C.R. Bard Inc recalls The Bard Intra-abdominal Pressure Monitoring Device is composed of a tubing set used for infusing fluid into the urinar…

Recall date

January 13, 2020

Source

U.S. Food & Drug Administration (FDA) — enforcement report

Recall number

Z-1219-2020

FDA classification

Class II

Brand / firm

C.R. Bard Inc

Sold / distributed

Distributed Nationwide including Washington DC and Guaynabo PR; Distributed OUS to Belgium and Japan.

Why it was recalled

Leaks or disconnect near the sampling port of the Intra Abdominal Pressure Monitoring Device which could lead to the potential of inaccurate readings.

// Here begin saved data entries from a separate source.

[src/rtl/ow_us_tick.sv]
module ow_us_tick #(
  parameter int unsigned CLKS_PER_US = 125
) (
  input  logic clk,
  input  logic rst,
  input  logic clr,
  output logic tick
);
  localparam int unsigned CW = (CLKS_PER_US > 1) ? $clog2(CLKS_PER_US) : 1;
  localparam logic [CW-1:0] LAST = CW'(CLKS_PER_US - 1);

  logic [CW-1:0] cnt;

  assign tick = (cnt == LAST);

  always_ff @(posedge clk) begin
    if (rst || clr || tick) cnt <= '0;
    else                    cnt <= cnt + 1'b1;
  end
endmodule

[src/rtl/ow_sync2.sv]
module ow_sync2 #(
  parameter logic RESET_VAL = 1'b1
) (
  input  logic clk,
  input  logic rst,
  input  logic d,
  output logic q
);
  logic meta;

  always_ff @(posedge clk) begin
    if (rst) begin
      meta <= RESET_VAL;
      q    <= RESET_VAL;
    end else begin
      meta <= d;
      q    <= meta;
    end
  end
endmodule

[src/rtl/ow_slot_engine.sv]
module ow_slot_engine
  import ow_pkg::*;
(
  input  logic       clk,
  input  logic       rst,
  input  logic       tick,
  input  logic       start,
  input  slot_kind_e kind,
  input  logic       wbit,
  input  logic       line_s,
  output logic       line_low,
  output logic       done,
  output logic       result
);

  phase_e               phase;
  slot_kind_e           kind_q;
  logic                 wbit_q;
  logic [US_CNT_W-1:0]  remain;

  function automatic logic [US_CNT_W-1:0] ph_len(slot_kind_e k, phase_e p);
    int unsigned v;
    v = 0;
    case (p)
      PH_LOW:    v = (k == SLOT_RST) ? T_RST_LOW   : (k == SLOT_WR) ? T_WR_LOW   : T_RD_LOW;
      PH_HOLD:   v = (k == SLOT_RST) ? T_RST_WAIT  : (k == SLOT_WR) ? T_WR_HOLD  : T_RD_WAIT;
      PH_SAMPLE: v = (k == SLOT_RST) ? T_RST_WIN   : (k == SLOT_WR) ? 0          : T_RD_WIN;
      PH_RECOV:  v = (k == SLOT_RST) ? T_RST_RECOV : (k == SLOT_WR) ? T_WR_RECOV : T_RD_RECOV;
      default:   v = 0;
    endcase
    return US_CNT_W'(v);
  endfunction

  function automatic phase_e ph_next(slot_kind_e k, phase_e p);
    case (p)
      PH_LOW:    return PH_HOLD;
      PH_HOLD:   return (ph_len(k, PH_SAMPLE) != '0) ? PH_SAMPLE : PH_RECOV;
      PH_SAMPLE: return PH_RECOV;
      default:   return PH_IDLE;
    endcase
  endfunction

  phase_e nxt;
  assign nxt = ph_next(kind_q, phase);

  always_ff @(posedge clk) begin
    done <= 1'b0;
    if (rst) begin
      phase    <= PH_IDLE;
      kind_q   <= SLOT_RST;
      wbit_q   <= 1'b1;
      remain   <= '0;
      line_low <= 1'b0;
      result   <= 1'b0;
    end else if (phase == PH_IDLE) begin
      if (start) begin
        phase    <= PH_LOW;
        kind_q   <= kind;
        wbit_q   <= wbit;
        remain   <= ph_len(kind, PH_LOW);
        line_low <= 1'b1;
        result   <= (kind == SLOT_RST) ? 1'b0 : (kind == SLOT_RD) ? 1'b1 : wbit;
      end
    end else if (tick) begin
      // any low sample in the window decides the result
      if (phase == PH_SAMPLE && !line_s) result <= (kind_q == SLOT_RST);
      if (remain == US_CNT_W'(1)) begin
        phase    <= nxt;
        remain   <= ph_len(kind_q, nxt);
        line_low <= (nxt == PH_HOLD) && (kind_q == SLOT_WR) && !wbit_q;
        if (nxt == PH_IDLE) done <= 1'b1;
      end else begin
        remain <= remain - 1'b1;
      end
    end
  end
endmodule

[src/rtl/ow_master.sv]
module ow_master
  import ow_pkg::*;
#(
  parameter int unsigned CLKS_PER_US = 125,
  parameter int unsigned BYTE_W      = 8
) (
  input  logic              clk,
  input  logic              rst,
  input  logic              req,
  input  logic [1:0]        cmd,
  input  logic [BYTE_W-1:0] wdata,
  input  logic              ow_in,
  output logic              ow_drive_low,
  output logic              busy,
  output logic              done,
  output logic              presence,
  output logic [BYTE_W-1:0] rdata
);
  localparam int unsigned BC_W = (BYTE_W > 1) ? $clog2(BYTE_W) : 1;
  localparam logic [BC_W-1:0] BC_LAST = BC_W'(BYTE_W - 1);

  ow_cmd_e           cmd_q;
  logic [BYTE_W-1:0] sh;
  logic [BC_W-1:0]   bit_cnt;

  logic       tick, line_s, eng_done, eng_res, eng_start, accept, last_slot;
  slot_kind_e eng_kind;
  logic       eng_wbit;
  logic [BYTE_W-1:0] next_sh;

  assign accept    = req && !busy;
  assign last_slot = (cmd_q == CMD_RESET) || (cmd_q == CMD_BIT) || (bit_cnt == BC_LAST);
  assign eng_start = accept || (busy && eng_done && !last_slot);

  always_comb begin
    case (cmd_q)
      CMD_WRBYTE: next_sh = sh >> 1;
      CMD_RDBYTE: next_sh = {eng_res, sh[BYTE_W-1:1]};
      default:    next_sh = sh;
    endcase
  end

  always_comb begin
    if (!busy) begin
      case (ow_cmd_e'(cmd))
        CMD_RESET:  eng_kind = SLOT_RST;
        CMD_WRBYTE: eng_kind = SLOT_WR;
        CMD_RDBYTE: eng_kind = SLOT_RD;
        default:    eng_kind = wdata[0] ? SLOT_RD : SLOT_WR;
      endcase
      eng_wbit = wdata[0];
    end else begin
      eng_kind = (cmd_q == CMD_WRBYTE) ? SLOT_WR : SLOT_RD;
      eng_wbit = next_sh[0];
    end
  end

  ow_us_tick #(.CLKS_PER_US(CLKS_PER_US)) tick_i (
    .clk(clk), .rst(rst), .clr(eng_start), .tick(tick)
  );

  ow_sync2 #(.RESET_VAL(1'b1)) sync_i (
    .clk(clk), .rst(rst), .d(ow_in), .q(line_s)
  );

  ow_slot_engine eng_i (
    .clk(clk), .rst(rst), .tick(tick), .start(eng_start),
    .kind(eng_kind), .wbit(eng_wbit), .line_s(line_s),
    .line_low(ow_drive_low), .done(eng_done), .result(eng_res)
  );

  always_ff @(posedge clk) begin
    done <= 1'b0;
    if (rst) begin
      busy     <= 1'b0;
      presence <= 1'b0;
      rdata    <= '0;
      cmd_q    <= CMD_RESET;
      sh       <= '0;
      bit_cnt  <= '0;
    end else if (accept) begin
      busy    <= 1'b1;
      cmd_q   <= ow_cmd_e'(cmd);
      sh      <= wdata;
      bit_cnt <= '0;
    end else if (busy && eng_done) begin
      sh      <= next_sh;
      bit_cnt <= bit_cnt + 1'b1;
      if (last_slot) begin
        busy <= 1'b0;
        done <= 1'b1;
        case (cmd_q)
          CMD_RESET:  presence <= eng_res;
          CMD_RDBYTE: rdata    <= next_sh;
          CMD_BIT:    rdata    <= {{(BYTE_W-1){1'b0}}, eng_res};
          default:    ;
        endcase
      end
    end
  end
endmodule
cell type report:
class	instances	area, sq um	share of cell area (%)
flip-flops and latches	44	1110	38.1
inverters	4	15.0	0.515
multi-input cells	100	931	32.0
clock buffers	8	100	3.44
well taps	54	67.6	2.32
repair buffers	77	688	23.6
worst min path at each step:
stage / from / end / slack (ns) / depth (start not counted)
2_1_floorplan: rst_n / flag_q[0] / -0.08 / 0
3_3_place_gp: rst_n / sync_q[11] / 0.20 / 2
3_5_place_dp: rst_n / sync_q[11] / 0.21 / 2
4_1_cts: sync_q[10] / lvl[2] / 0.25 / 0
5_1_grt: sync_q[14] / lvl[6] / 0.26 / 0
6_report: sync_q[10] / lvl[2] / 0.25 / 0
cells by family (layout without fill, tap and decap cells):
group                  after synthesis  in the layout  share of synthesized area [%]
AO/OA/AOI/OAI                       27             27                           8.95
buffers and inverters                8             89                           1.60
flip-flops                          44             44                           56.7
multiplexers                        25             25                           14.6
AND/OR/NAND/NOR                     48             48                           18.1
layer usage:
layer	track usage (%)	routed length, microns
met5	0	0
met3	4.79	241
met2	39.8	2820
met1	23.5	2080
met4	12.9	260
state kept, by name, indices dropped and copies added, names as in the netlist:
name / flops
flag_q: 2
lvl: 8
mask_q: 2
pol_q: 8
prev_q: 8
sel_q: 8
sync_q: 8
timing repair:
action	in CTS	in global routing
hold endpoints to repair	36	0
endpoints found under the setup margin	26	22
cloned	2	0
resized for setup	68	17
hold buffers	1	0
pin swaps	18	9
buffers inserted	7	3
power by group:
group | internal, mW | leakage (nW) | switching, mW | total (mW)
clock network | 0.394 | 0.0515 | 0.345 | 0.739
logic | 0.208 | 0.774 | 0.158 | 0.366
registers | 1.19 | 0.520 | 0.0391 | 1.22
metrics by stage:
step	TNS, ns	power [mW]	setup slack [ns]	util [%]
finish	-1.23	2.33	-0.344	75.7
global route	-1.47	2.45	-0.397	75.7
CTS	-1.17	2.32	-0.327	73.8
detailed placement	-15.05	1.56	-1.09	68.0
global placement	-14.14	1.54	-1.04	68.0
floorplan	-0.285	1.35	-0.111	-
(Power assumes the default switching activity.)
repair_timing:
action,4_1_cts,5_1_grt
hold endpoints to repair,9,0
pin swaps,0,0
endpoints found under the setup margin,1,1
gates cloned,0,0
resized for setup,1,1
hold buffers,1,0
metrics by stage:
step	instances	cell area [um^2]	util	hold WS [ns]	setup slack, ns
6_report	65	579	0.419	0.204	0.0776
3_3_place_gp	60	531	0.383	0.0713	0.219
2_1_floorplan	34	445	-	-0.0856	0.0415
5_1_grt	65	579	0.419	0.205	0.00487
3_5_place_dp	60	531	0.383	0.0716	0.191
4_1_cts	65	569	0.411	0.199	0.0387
## src/rtl/ecmd_pkg.sv

```systemverilog
package ecmd_pkg;

    // register offsets (byte addresses inside the window)
    localparam logic [11:0] OFS_CMD  = 12'h400;
    localparam logic [11:0] OFS_XOP  = 12'h408;
    localparam logic [11:0] OFS_RSP  = 12'h410;
    localparam logic [11:0] OFS_CAP0 = 12'h430;
    localparam int unsigned CAP_STEP = 8;

    // counter-bank opcodes
    localparam logic [7:0] OP_CTR_ON      = 8'hF0;
    localparam logic [7:0] OP_CTR_OFF     = 8'hF1;
    localparam logic [7:0] OP_CTR_HOLD    = 8'hF4;
    localparam logic [7:0] OP_CTR_RELEASE = 8'hF5;

    // completion codes, response bits [7:1]
    localparam logic [6:0] ST_OK          = 7'd0;
    localparam logic [6:0] ST_UNSUPPORTED = 7'd1;
    localparam logic [6:0] ST_BAD_OPERAND = 7'd2;

    typedef enum logic [1:0] {
        S_IDLE   = 2'd0,
        S_DECODE = 2'd1,
        S_EXEC   = 2'd2
    } seq_state_e;

    function automatic logic op_supported(input logic [7:0] op);
        return (op == OP_CTR_ON) || (op == OP_CTR_OFF) ||
               (op == OP_CTR_HOLD) || (op == OP_CTR_RELEASE);
    endfunction

endpackage

```

## src/rtl/ecmd_capmap.sv

```systemverilog
module ecmd_capmap
    import ecmd_pkg::*;
#(
    parameter int unsigned NUM_OPS = 256
) (
    output logic [NUM_OPS-1:0] cap_bits
);
    // one capability bit per opcode, derived from the supported set
    for (genvar op = 0; op < NUM_OPS; op++) begin : g_cap
        assign cap_bits[op] = op_supported(8'(op));
    end
endmodule

```

## src/rtl/ecmd_ctr_bank.sv

```systemverilog
module ecmd_ctr_bank
    import ecmd_pkg::*;
#(
    parameter int unsigned NUM_CTR = 8,
    parameter int unsigned IDX_W   = 3
) (
    input  logic               clk,
    input  logic               rst_n,
    input  logic               apply,
    input  logic [7:0]         apply_op,
    input  logic [IDX_W-1:0]   apply_idx,
    output logic [NUM_CTR-1:0] ctr_enable,
    output logic [NUM_CTR-1:0] ctr_freeze
);
    for (genvar c = 0; c < NUM_CTR; c++) begin : g_ctr
        logic hit;
        assign hit = apply && (apply_idx == IDX_W'(c));

        always_ff @(posedge clk or negedge rst_n) begin
            if (!rst_n) begin
                ctr_enable[c] <= 1'b0;
                ctr_freeze[c] <= 1'b0;
            end else if (hit) begin
                unique case (apply_op)
                    OP_CTR_ON:      ctr_enable[c] <= 1'b1;
                    OP_CTR_OFF:     ctr_enable[c] <= 1'b0;
                    OP_CTR_HOLD:    ctr_freeze[c] <= 1'b1;
                    OP_CTR_RELEASE: ctr_freeze[c] <= 1'b0;
                    default: ;
                endcase
            end
        end
    end
endmodule

```

## src/rtl/ecmd_seq.sv

```systemverilog
module ecmd_seq
    import ecmd_pkg::*;
#(
    parameter int unsigned NUM_OPS     = 256,
    parameter int unsigned NUM_CTR     = 8,
    parameter int unsigned EXEC_CYCLES = 4,
    parameter int unsigned OPND_W      = 48,
    parameter int unsigned IDX_W       = 3
) (
    input  logic               clk,
    input  logic               rst_n,
    input  logic               go,
    input  logic [7:0]         go_op,
    input  logic [OPND_W-1:0]  go_opnd,
    input  logic [NUM_OPS-1:0] cap_bits,
    output logic               busy,
    output logic [6:0]         status,
    output logic               apply,
    output logic [7:0]         apply_op,
    output logic [IDX_W-1:0]   apply_idx
);
    localparam int unsigned CNT_W = $clog2(EXEC_CYCLES + 1);

    seq_state_e        state_q, state_d;
    logic [7:0]        op_q;
    logic [OPND_W-1:0] opnd_q;
    logic [CNT_W-1:0]  cnt_q;
    logic [6:0]        status_q;

    logic cap_hit, opnd_ok, last;
    assign cap_hit = cap_bits[op_q];
    assign opnd_ok = opnd_q < OPND_W'(NUM_CTR);
    assign last    = (cnt_q == '0);

    // state register
    always_ff @(posedge clk or negedge rst_n) begin
        if (!rst_n) state_q <= S_IDLE;
        else        state_q <= state_d;
    end

    // transitions: accept, reject, launch, complete
    always_comb begin
        state_d = state_q;
        unique case (state_q)
            S_IDLE:   if (go) state_d = S_DECODE;
            S_DECODE: state_d = (cap_hit && opnd_ok) ? S_EXEC : S_IDLE;
            S_EXEC:   if (last) state_d = S_IDLE;
            default:  state_d = S_IDLE;
        endcase
    end

    // datapath and outputs
    always_ff @(posedge clk or negedge rst_n) begin
        if (!rst_n) begin
            op_q     <= '0;
            opnd_q   <= '0;
            cnt_q    <= '0;
            status_q <= ST_OK;
        end else begin
            unique case (state_q)
                S_IDLE: begin
                    if (go) begin
                        op_q   <= go_op;
                        opnd_q <= go_opnd;
                    end
                end
                S_DECODE: begin
                    cnt_q <= CNT_W'(EXEC_CYCLES - 1);
                    if (!cap_hit)      status_q <= ST_UNSUPPORTED;
                    else if (!opnd_ok) status_q <= ST_BAD_OPERAND;
                end
                S_EXEC: begin
                    if (!last) cnt_q    <= cnt_q - 1'b1;
                    else       status_q <= ST_OK;
                end
                default: ;
            endcase
        end
    end

    assign busy      = (state_q != S_IDLE);
    assign status    = status_q;
    assign apply     = (state_q == S_EXEC) && last;
    assign apply_op  = op_q;
    assign apply_idx = opnd_q[IDX_W-1:0];
endmodule

```

## src/rtl/ecmd_engine.sv

```systemverilog
module ecmd_engine
    import ecmd_pkg::*;
#(
    parameter int unsigned ADDR_W      = 12,
    parameter int unsigned DATA_W      = 64,
    parameter int unsigned NUM_CTR     = 8,
    parameter int unsigned EXEC_CYCLES = 4
) (
    input  logic               clk,
    input  logic               rst_n,
    input  logic               reg_wr,
    input  logic [ADDR_W-1:0]  reg_addr,
    input  logic [DATA_W-1:0]  reg_wdata,
    output logic [DATA_W-1:0]  reg_rdata,
    output logic [NUM_CTR-1:0] ctr_enable,
    output logic [NUM_CTR-1:0] ctr_freeze
);
    localparam int unsigned NUM_OPS  = 256;
    localparam int unsigned CAP_REGS = NUM_OPS / DATA_W;
    localparam int unsigned OPC_W    = 8;
    localparam int unsigned OPND_LSB = 16;
    localparam int unsigned OPND_W   = DATA_W - OPND_LSB;
    localparam int unsigned IDX_W    = (NUM_CTR > 1) ? $clog2(NUM_CTR) : 1;

    logic [DATA_W-1:0]  cmd_q, xop_q, rsp_word;
    logic [NUM_OPS-1:0] cap_bits;
    logic               seq_busy, seq_go, seq_apply;
    logic [6:0]         seq_status;
    logic [7:0]         seq_apply_op;
    logic [IDX_W-1:0]   seq_apply_idx;
    logic               wr_cmd, wr_xop;

    assign wr_cmd = reg_wr && (reg_addr == ADDR_W'(OFS_CMD));
    assign wr_xop = reg_wr && (reg_addr == ADDR_W'(OFS_XOP));
    assign seq_go = wr_cmd && !seq_busy;

    always_ff @(posedge clk or negedge rst_n) begin
        if (!rst_n) begin
            cmd_q <= '0;
            xop_q <= '0;
        end else begin
            if (seq_go) cmd_q <= reg_wdata;
            if (wr_xop) xop_q <= reg_wdata;
        end
    end

    assign rsp_word = {{(DATA_W-8){1'b0}}, seq_status, seq_busy};

    always_comb begin
        reg_rdata = '0;
        if (reg_addr == ADDR_W'(OFS_CMD)) reg_rdata = cmd_q;
        if (reg_addr == ADDR_W'(OFS_XOP)) reg_rdata = xop_q;
        if (reg_addr == ADDR_W'(OFS_RSP)) reg_rdata = rsp_word;
        for (int i = 0; i < CAP_REGS; i++) begin
            if (reg_addr == ADDR_W'(OFS_CAP0) + ADDR_W'(CAP_STEP * i))
                reg_rdata = cap_bits[i*DATA_W +: DATA_W];
        end
    end

    ecmd_capmap #(.NUM_OPS(NUM_OPS)) u_cap (
        .cap_bits (cap_bits)
    );

    ecmd_seq #(
        .NUM_OPS     (NUM_OPS),
        .NUM_CTR     (NUM_CTR),
        .EXEC_CYCLES (EXEC_CYCLES),
        .OPND_W      (OPND_W),
        .IDX_W       (IDX_W)
    ) u_seq (
        .clk       (clk),
        .rst_n     (rst_n),
        .go        (seq_go),
        .go_op     (reg_wdata[OPC_W-1:0]),
        .go_opnd   (reg_wdata[DATA_W-1:OPND_LSB]),
        .cap_bits  (cap_bits),
        .busy      (seq_busy),
        .status    (seq_status),
        .apply     (seq_apply),
        .apply_op  (seq_apply_op),
        .apply_idx (seq_apply_idx)
    );

    ecmd_ctr_bank #(.NUM_CTR(NUM_CTR), .IDX_W(IDX_W)) u_bank (
        .clk        (clk),
        .rst_n      (rst_n),
        .apply      (seq_apply),
        .apply_op   (seq_apply_op),
        .apply_idx  (seq_apply_idx),
        .ctr_enable (ctr_enable),
        .ctr_freeze (ctr_freeze)
    );
endmodule

```
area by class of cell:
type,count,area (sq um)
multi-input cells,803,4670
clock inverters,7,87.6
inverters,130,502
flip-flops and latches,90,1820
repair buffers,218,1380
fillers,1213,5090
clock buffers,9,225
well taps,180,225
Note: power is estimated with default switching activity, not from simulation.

The measurement should be confirmed with other means, such as a new IAP system of the same kind or by choosing other diagnostic means such as but not limited to alternative systems, such as open IAP measurement options or exchanging the tubing system, which does not require invasive maneuvers.

Class II means using this product may cause temporary or medically reversible health problems; the chance of serious harm is remote.

What was recalled

The Bard Intra-abdominal Pressure Monitoring Device is composed of a tubing set used for infusing fluid into the urinary bladder through the Foley catheter sampling port. It utilizes a clamping device to occlude the urinary drainage tubing to form a fluid column through which pressure is measured.